Note: Installing a form underlayment over the vapour barrier can prevent your wood flooring from shifting or buckling at this stage.
Step 7: Finish the Edges
Install the baseboards and trim to finish off the edges and seal any gaps on the floor once you have successfully installed the flooring. The garage floor seals establish a barrier between the seal and the door, preventing outside elements. Take appropriate measurements to ensure you get the right height for the seals.
Generally, installing wood floors in a garage is a challenging process requiring massive planning and attention to detail. Be sure you have made the right choice for the wood with various elements such as fire, spills, and the car’s weight in mind. If you are unsure about the wood feature appropriate for your garage floor, consider hiring a professional to help with the process and provide guidance.
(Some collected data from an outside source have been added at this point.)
--- src/rtl/systolic_ctrl.sv ---
// Sequencer for an N x N output-stationary systolic array: clears the array,
// streams K operand beats (with stall support), lets the array settle one
// cycle, then captures and holds the result (optionally ReLU'd) until accepted.
module systolic_ctrl #(
   parameter int N    = 4,
   parameter int W    = 8,
   parameter int Accw = 32,
   parameter int KW   = 16
) (
   input  logic                  clk,
   input  logic                  rst,
   input  logic                  start,
   input  logic [KW-1:0]         k_len,
   input  logic                  relu_en,
   output logic                  busy,
   output logic                  done,
   output logic                  op_req,
   output logic [KW-1:0]         op_idx,
   input  logic                  op_valid,
   input  logic [N*W-1:0]        op_a,
   input  logic [N*W-1:0]        op_b,
   output logic                  arr_clr,
   output logic                  arr_en,
   output logic [N*W-1:0]        arr_a,
   output logic [N*W-1:0]        arr_b,
   input  logic [N*N*Accw-1:0]   arr_acc,
   output logic                  res_valid,
   input  logic                  res_ready,
   output logic [N*N*Accw-1:0]   res_data
);

   typedef enum logic [2:0] {
      S_IDLE   = 3'd0,
      S_CLEAR  = 3'd1,
      S_FEED   = 3'd2,
      S_SETTLE = 3'd3,
      S_OUT    = 3'd4
   } state_t;

   state_t                 state_q, state_d;
   logic [KW-1:0]          k_q, k_d;
   logic                   relu_q, relu_d;
   logic [KW-1:0]          idx_q, idx_d;
   logic                   done_q, done_d;
   logic [N*N*Accw-1:0]    res_q, res_d;
   logic [N*N*Accw-1:0]    cap;

   // Per-element capture value: negative accumulators (sign bit set) zeroed when ReLU latched
   for (genvar e = 0; e < N*N; e++) begin : g_relu
      assign cap[e*Accw +: Accw] = (relu_q && arr_acc[e*Accw + Accw - 1]) ?
                                   '0 : arr_acc[e*Accw +: Accw];
   end

   // Next-state and datapath register updates
   always_comb begin
      state_d = state_q;
      k_d     = k_q;
      relu_d  = relu_q;
      idx_d   = idx_q;
      done_d  = 1'b0;
      res_d   = res_q;
      case (state_q)
         S_IDLE: begin
            if (start) begin
               k_d     = k_len;
               relu_d  = relu_en;
               state_d = S_CLEAR;
            end
         end
         S_CLEAR: begin
            idx_d   = '0;
            state_d = (k_q != '0) ? S_FEED : S_SETTLE;
         end
         S_FEED: begin
            // Only accepted beats advance the index; a stall holds everything
            if (op_valid) begin
               if (idx_q == k_q - KW'(1)) begin
                  idx_d   = '0;
                  state_d = S_SETTLE;
               end else begin
                  idx_d = idx_q + KW'(1);
               end
            end
         end
         S_SETTLE: begin
            res_d   = cap;
            state_d = S_OUT;
         end
         S_OUT: begin
            if (res_ready) begin
               done_d  = 1'b1;
               state_d = S_IDLE;
            end
         end
         default: state_d = S_IDLE;
      endcase
   end

   // State and datapath registers; reset abandons any job in flight
   always_ff @(posedge clk or posedge rst) begin
      if (rst) begin
         state_q <= S_IDLE;
         k_q     <= '0;
         relu_q  <= 1'b0;
         idx_q   <= '0;
         done_q  <= 1'b0;
         res_q   <= '0;
      end else begin
         state_q <= state_d;
         k_q     <= k_d;
         relu_q  <= relu_d;
         idx_q   <= idx_d;
         done_q  <= done_d;
         res_q   <= res_d;
      end
   end

   // Outputs decoded from registered state; the operand path is a gated pass-through
   always_comb begin
      busy      = (state_q != S_IDLE);
      done      = done_q;
      op_req    = (state_q == S_FEED);
      op_idx    = idx_q;
      arr_clr   = (state_q == S_CLEAR);
      arr_en    = (state_q == S_FEED) && op_valid;
      arr_a     = arr_en ? op_a : '0;
      arr_b     = arr_en ? op_b : '0;
      res_valid = (state_q == S_OUT);
      res_data  = res_q;
   end

endmodule

--- config.mk ---
export PLATFORM = sky130hd
export DESIGN_NAME = systolic_ctrl
export DESIGN_NICKNAME = d
export VERILOG_FILES = /design/src/rtl/systolic_ctrl.sv
export SDC_FILE = /design/constraint.sdc
export NUM_CORES = 1
export LEC_CHECK = 0
export CAP_MARGIN = 20
export CELL_PAD_IN_SITES_DETAIL_PLACEMENT = 1
export CELL_PAD_IN_SITES_GLOBAL_PLACEMENT = 2
export CORE_AREA = 3 3 466 468
export DETAILED_ROUTE_END_ITERATION = 10
export DIE_AREA = 0 0 469 471
export PLACE_DENSITY_LB_ADDON = 0.1
export SLEW_MARGIN = 20
export SYNTH_ARGS = -nofsm -noshare
export SYNTH_HDL_FRONTEND = slang
export SYNTH_SLANG_ARGS = --single-unit
export TNS_END_PERCENT = 20
--- constraint.sdc ---
create_clock -name clk -period 33.5 [get_ports clk]
set_input_delay 6.7 -clock clk [delete_from_list [all_inputs] [get_ports clk]]
set_output_delay 6.7 -clock clk [all_outputs]
set_load 0.01 [all_outputs]
== After elaboration in Yosys (flattened, before gate mapping) ==
Index checks and enable logic that the tools add are counted.

* Register bits after elaboration: 549
* Input port bits: 598
* Output and inout port bits: 598
* Word-level logic and storage cells: 70

* $add $sub $neg: 2
* Eq/ne operators: 9
* Muxes and demuxes: 29
* Reductions and logical operators: 24

{| class="wikitable"
|+ Operator list
! operator !! count
|-
| 2-to-1 mux 32 bit || 18
|-
| 2-to-1 mux 16 bit || 2
|-
| one-hot mux 16 bit (2 select lines) || 1
|-
| logical AND 1 bit || 17
|-
| adder 16 x 1 -> 16 bit, second input constant || 1
|-
| == test 16 bit || 1
|-
| nonzero test 16 bit || 1
|-
| subtractor 16 x 1 -> 16 bit, second input constant || 1
|-
| one-hot mux 3 bit (5 select lines) || 1
|-
| 2-to-1 mux 3 bit || 4
|-
| == test 3 x 2 -> 1 bit, second input constant || 2
|-
| != test 2 x 1 -> 1 bit, second input constant || 3
|-
| AND reduction 2 bit || 2
|-
| AND reduction 4 bit || 1
|-
| == test 3 x 1 -> 1 bit, second input constant || 1
|-
| == test 3 bit, second input constant || 1
|-
| logical NOT 3 bit || 1
|-
| 2-to-1 mux 1 bit || 3
|-
| nonzero test 3 bit || 1
|-
| != test 2 bit, second input constant || 1
|-
| nonzero test 2 bit || 1
|}

== Longest topological paths before layout ==
* Word-level depth: 5
* Mapped depth: 11
* Depth with buffers taken out: 9

== Worst setup path before layout ==
Ideal clock, no wire load.

* Kind: input port to output port
* Start: input port op_valid
* End: output port arr_a[10]
* Arrival time: 7.338 ns
* Required time: 26.800 ns
* Slack: 19.462 ns
* Cell stages on the path: 3
* Path buffers: 2
* Path through: clkbuf_1 clkbuf_1 and3_1

* Longest elaborated chain between the ends: 2

{| class="wikitable"
|+ RTL lines
! element !! line !! RTL
|-
| start: declaration || 19 || <nowiki>input logic op_valid,</nowiki>
|-
| logical AND 1 bit || 125 || <nowiki>arr_en = (state_q == S_FEED) && op_valid;</nowiki>
|-
| 2-to-1 mux 32 bit || 126 || <nowiki>arr_a = arr_en ? op_a : '0;</nowiki>
|-
| end: declaration || 24 || <nowiki>output logic [N*W-1:0] arr_a,</nowiki>
|}

No other way between the ends.

== Worst setup path in the final report ==
* Start: input port op_valid
* End: output port arr_b[1]

* Longest elaborated chain between the ends: 2

{| class="wikitable"
|+ RTL lines
! element !! line !! RTL
|-
| logical AND 1 bit || 125 ||
|-
| 2-to-1 mux 32 bit || 127 || <nowiki>arr_b = arr_en ? op_b : '0;</nowiki>
|-
| end: declaration || 25 || <nowiki>output logic [N*W-1:0] arr_b,</nowiki>
|}

No other way between the ends.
The video below shows how to add support to wood floors in a garage
Pros and Cons of Wooden Garage Floors
Wooden floors have high insulative capabilities than concrete or cement floors. Wood floors can provide your garage with the desired warmth during the cold winter, unlike cement or concrete floors.
The wood floors use underlaying to provide an additional insulation layer between the floor and the subfloor. As a result, the materials that act as insulators, including rubber, fiberglass, or polyfoam, are added to the floor surface to protect it from getting cold in the winter. Thus, the wood floors help provide thermal insulation.
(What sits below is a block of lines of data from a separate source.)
===== src/rtl/serial_mag_compare.sv =====
// serial_mag_compare
//   Sequential wide-operand magnitude comparator. Two operands of 4*NIBBLES
//   bits are accepted over a valid/ready handshake. They are compared one
//   4-bit slice per cycle, starting at the most-significant nibble. The scan
//   stops at the first unequal nibble.
//
//   Optional feature: define CMP_SIGNED_EN to add the signed_mode input. It
//   selects a two's-complement ordering, which inverts the sign bit of the
//   top nibble.
//
// Ports
//   clk          clock, rising edge
//   rst_n        asynchronous active-low reset
//   in_valid     operand pair valid
//   in_ready     block can accept operands (IDLE only)
//   a_in, b_in   operands, 4*NIBBLES bits
//   signed_mode  (CMP_SIGNED_EN only) latched with the operands
//   out_valid    result valid (DONE only)
//   out_ready    consumer accepts the result
//   agb/aeb/alb  A>B / A==B / A<B, registered, one-hot while out_valid
//   busy         high in SCAN or DONE
module serial_mag_compare #(
  parameter int unsigned NIBBLES = 4
) (
  input  logic                   clk,
  input  logic                   rst_n,
  input  logic                   in_valid,
  output logic                   in_ready,
  input  logic [4*NIBBLES-1:0]   a_in,
  input  logic [4*NIBBLES-1:0]   b_in,
`ifdef CMP_SIGNED_EN
  input  logic                   signed_mode,
`endif
  output logic                   out_valid,
  input  logic                   out_ready,
  output logic                   agb,
  output logic                   aeb,
  output logic                   alb,
  output logic                   busy
);

  localparam int unsigned W  = 4 * NIBBLES;
  localparam int unsigned IW = (NIBBLES > 1) ? $clog2(NIBBLES) : 1;
  localparam logic [IW-1:0] TOP = IW'(NIBBLES - 1);

  typedef enum logic [1:0] {IDLE, SCAN, DONE} state_t;

  state_t        state;
  logic [IW-1:0] idx;
  logic [W-1:0]  a_reg;
  logic [W-1:0]  b_reg;
  logic [3:0]    a_nib;
  logic [3:0]    b_nib;
`ifdef CMP_SIGNED_EN
  logic          sgn_reg;
`endif

  // Current slice selected by idx.
  // In signed mode, the top nibble's bit 3 is flipped on both sides.
  // This turns the unsigned slice compare into a two's-complement compare.
  always_comb begin
    a_nib = 4'(a_reg >> {idx, 2'b00});
    b_nib = 4'(b_reg >> {idx, 2'b00});
`ifdef CMP_SIGNED_EN
    if (sgn_reg && (idx == TOP)) begin
      a_nib[3] = ~a_nib[3];
      b_nib[3] = ~b_nib[3];
    end
`endif
  end

  assign in_ready  = (state == IDLE);
  assign out_valid = (state == DONE);
  assign busy      = (state != IDLE);

  always_ff @(posedge clk or negedge rst_n) begin
    if (!rst_n) begin
      state   <= IDLE;
      idx     <= '0;
      a_reg   <= '0;
      b_reg   <= '0;
      agb     <= 1'b0;
      aeb     <= 1'b0;
      alb     <= 1'b0;
`ifdef CMP_SIGNED_EN
      sgn_reg <= 1'b0;
`endif
    end else begin
      case (state)
        IDLE: begin
          if (in_valid) begin
            a_reg   <= a_in;
            b_reg   <= b_in;
            idx     <= TOP;
`ifdef CMP_SIGNED_EN
            sgn_reg <= signed_mode;
`endif
            state   <= SCAN;
          end
        end
        SCAN: begin
          if (a_nib != b_nib) begin
            agb   <= (a_nib > b_nib);
            alb   <= (a_nib < b_nib);
            aeb   <= 1'b0;
            state <= DONE;
          end else if (idx == '0) begin
            agb   <= 1'b0;
            alb   <= 1'b0;
            aeb   <= 1'b1;
            state <= DONE;
          end else begin
            idx <= idx - 1'b1;
          end
        end
        DONE: begin
          if (out_ready) begin
            agb   <= 1'b0;
            aeb   <= 1'b0;
            alb   <= 1'b0;
            state <= IDLE;
          end
        end
        default: state <= IDLE;
      endcase
    end
  end

endmodule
Regardless of the changes in the season, the wooden floors help keep your garage space comfortable and insulated. Wooden floors are also easier to install than cement or concrete floors.
Wood flooring is a great option if you are looking for durable solutions for your garage floors. If you can afford the pressure-treated wood, be sure you can effectively use it on your garage floor to support heavy cars or vehicles and other garage equipment.
With appropriate maintenance practice, the wooden floors would last as long as the cement or concrete floors. However, despite their durability, the wooden floors cannot last forever. At some points, they will need repair or be replaced. The maintenance or repair of wood floors is cheaper than concrete or cemented floors. If well-maintained, you can be sure that your wood floor will last for years while enduring the weight and pressure of equipment and vehicles.
The wooden floors add to the aesthetics of your garage space. Wood comes in different finishes, patterns, and colours, allowing you to choose a wood type that matches your style and preference.
You have a wide range of wood floors, including Walnut, Ash, Oak, and Maple, with different styles such as Chevron, Herringbone, and Mosaic, among others. The different types help add aesthetic value to your garage and home. You can match the style of the wood floor to that of your garage interior. Based on past studies, wood flooring can add up to 2.5% value to your garage space or home.
Using wood as a garage floor option requires careful and well-thought considerations. Most wood types cannot support the car’s weight and are susceptible to fires, water, and chemical damage.
You must make an ideal choice regarding the wood you want to use in your garage floor, ensuring it is resistant to fire, water, chemicals, and oil stains while also determining that it has enough strength and thickness to withstand the car’s weight.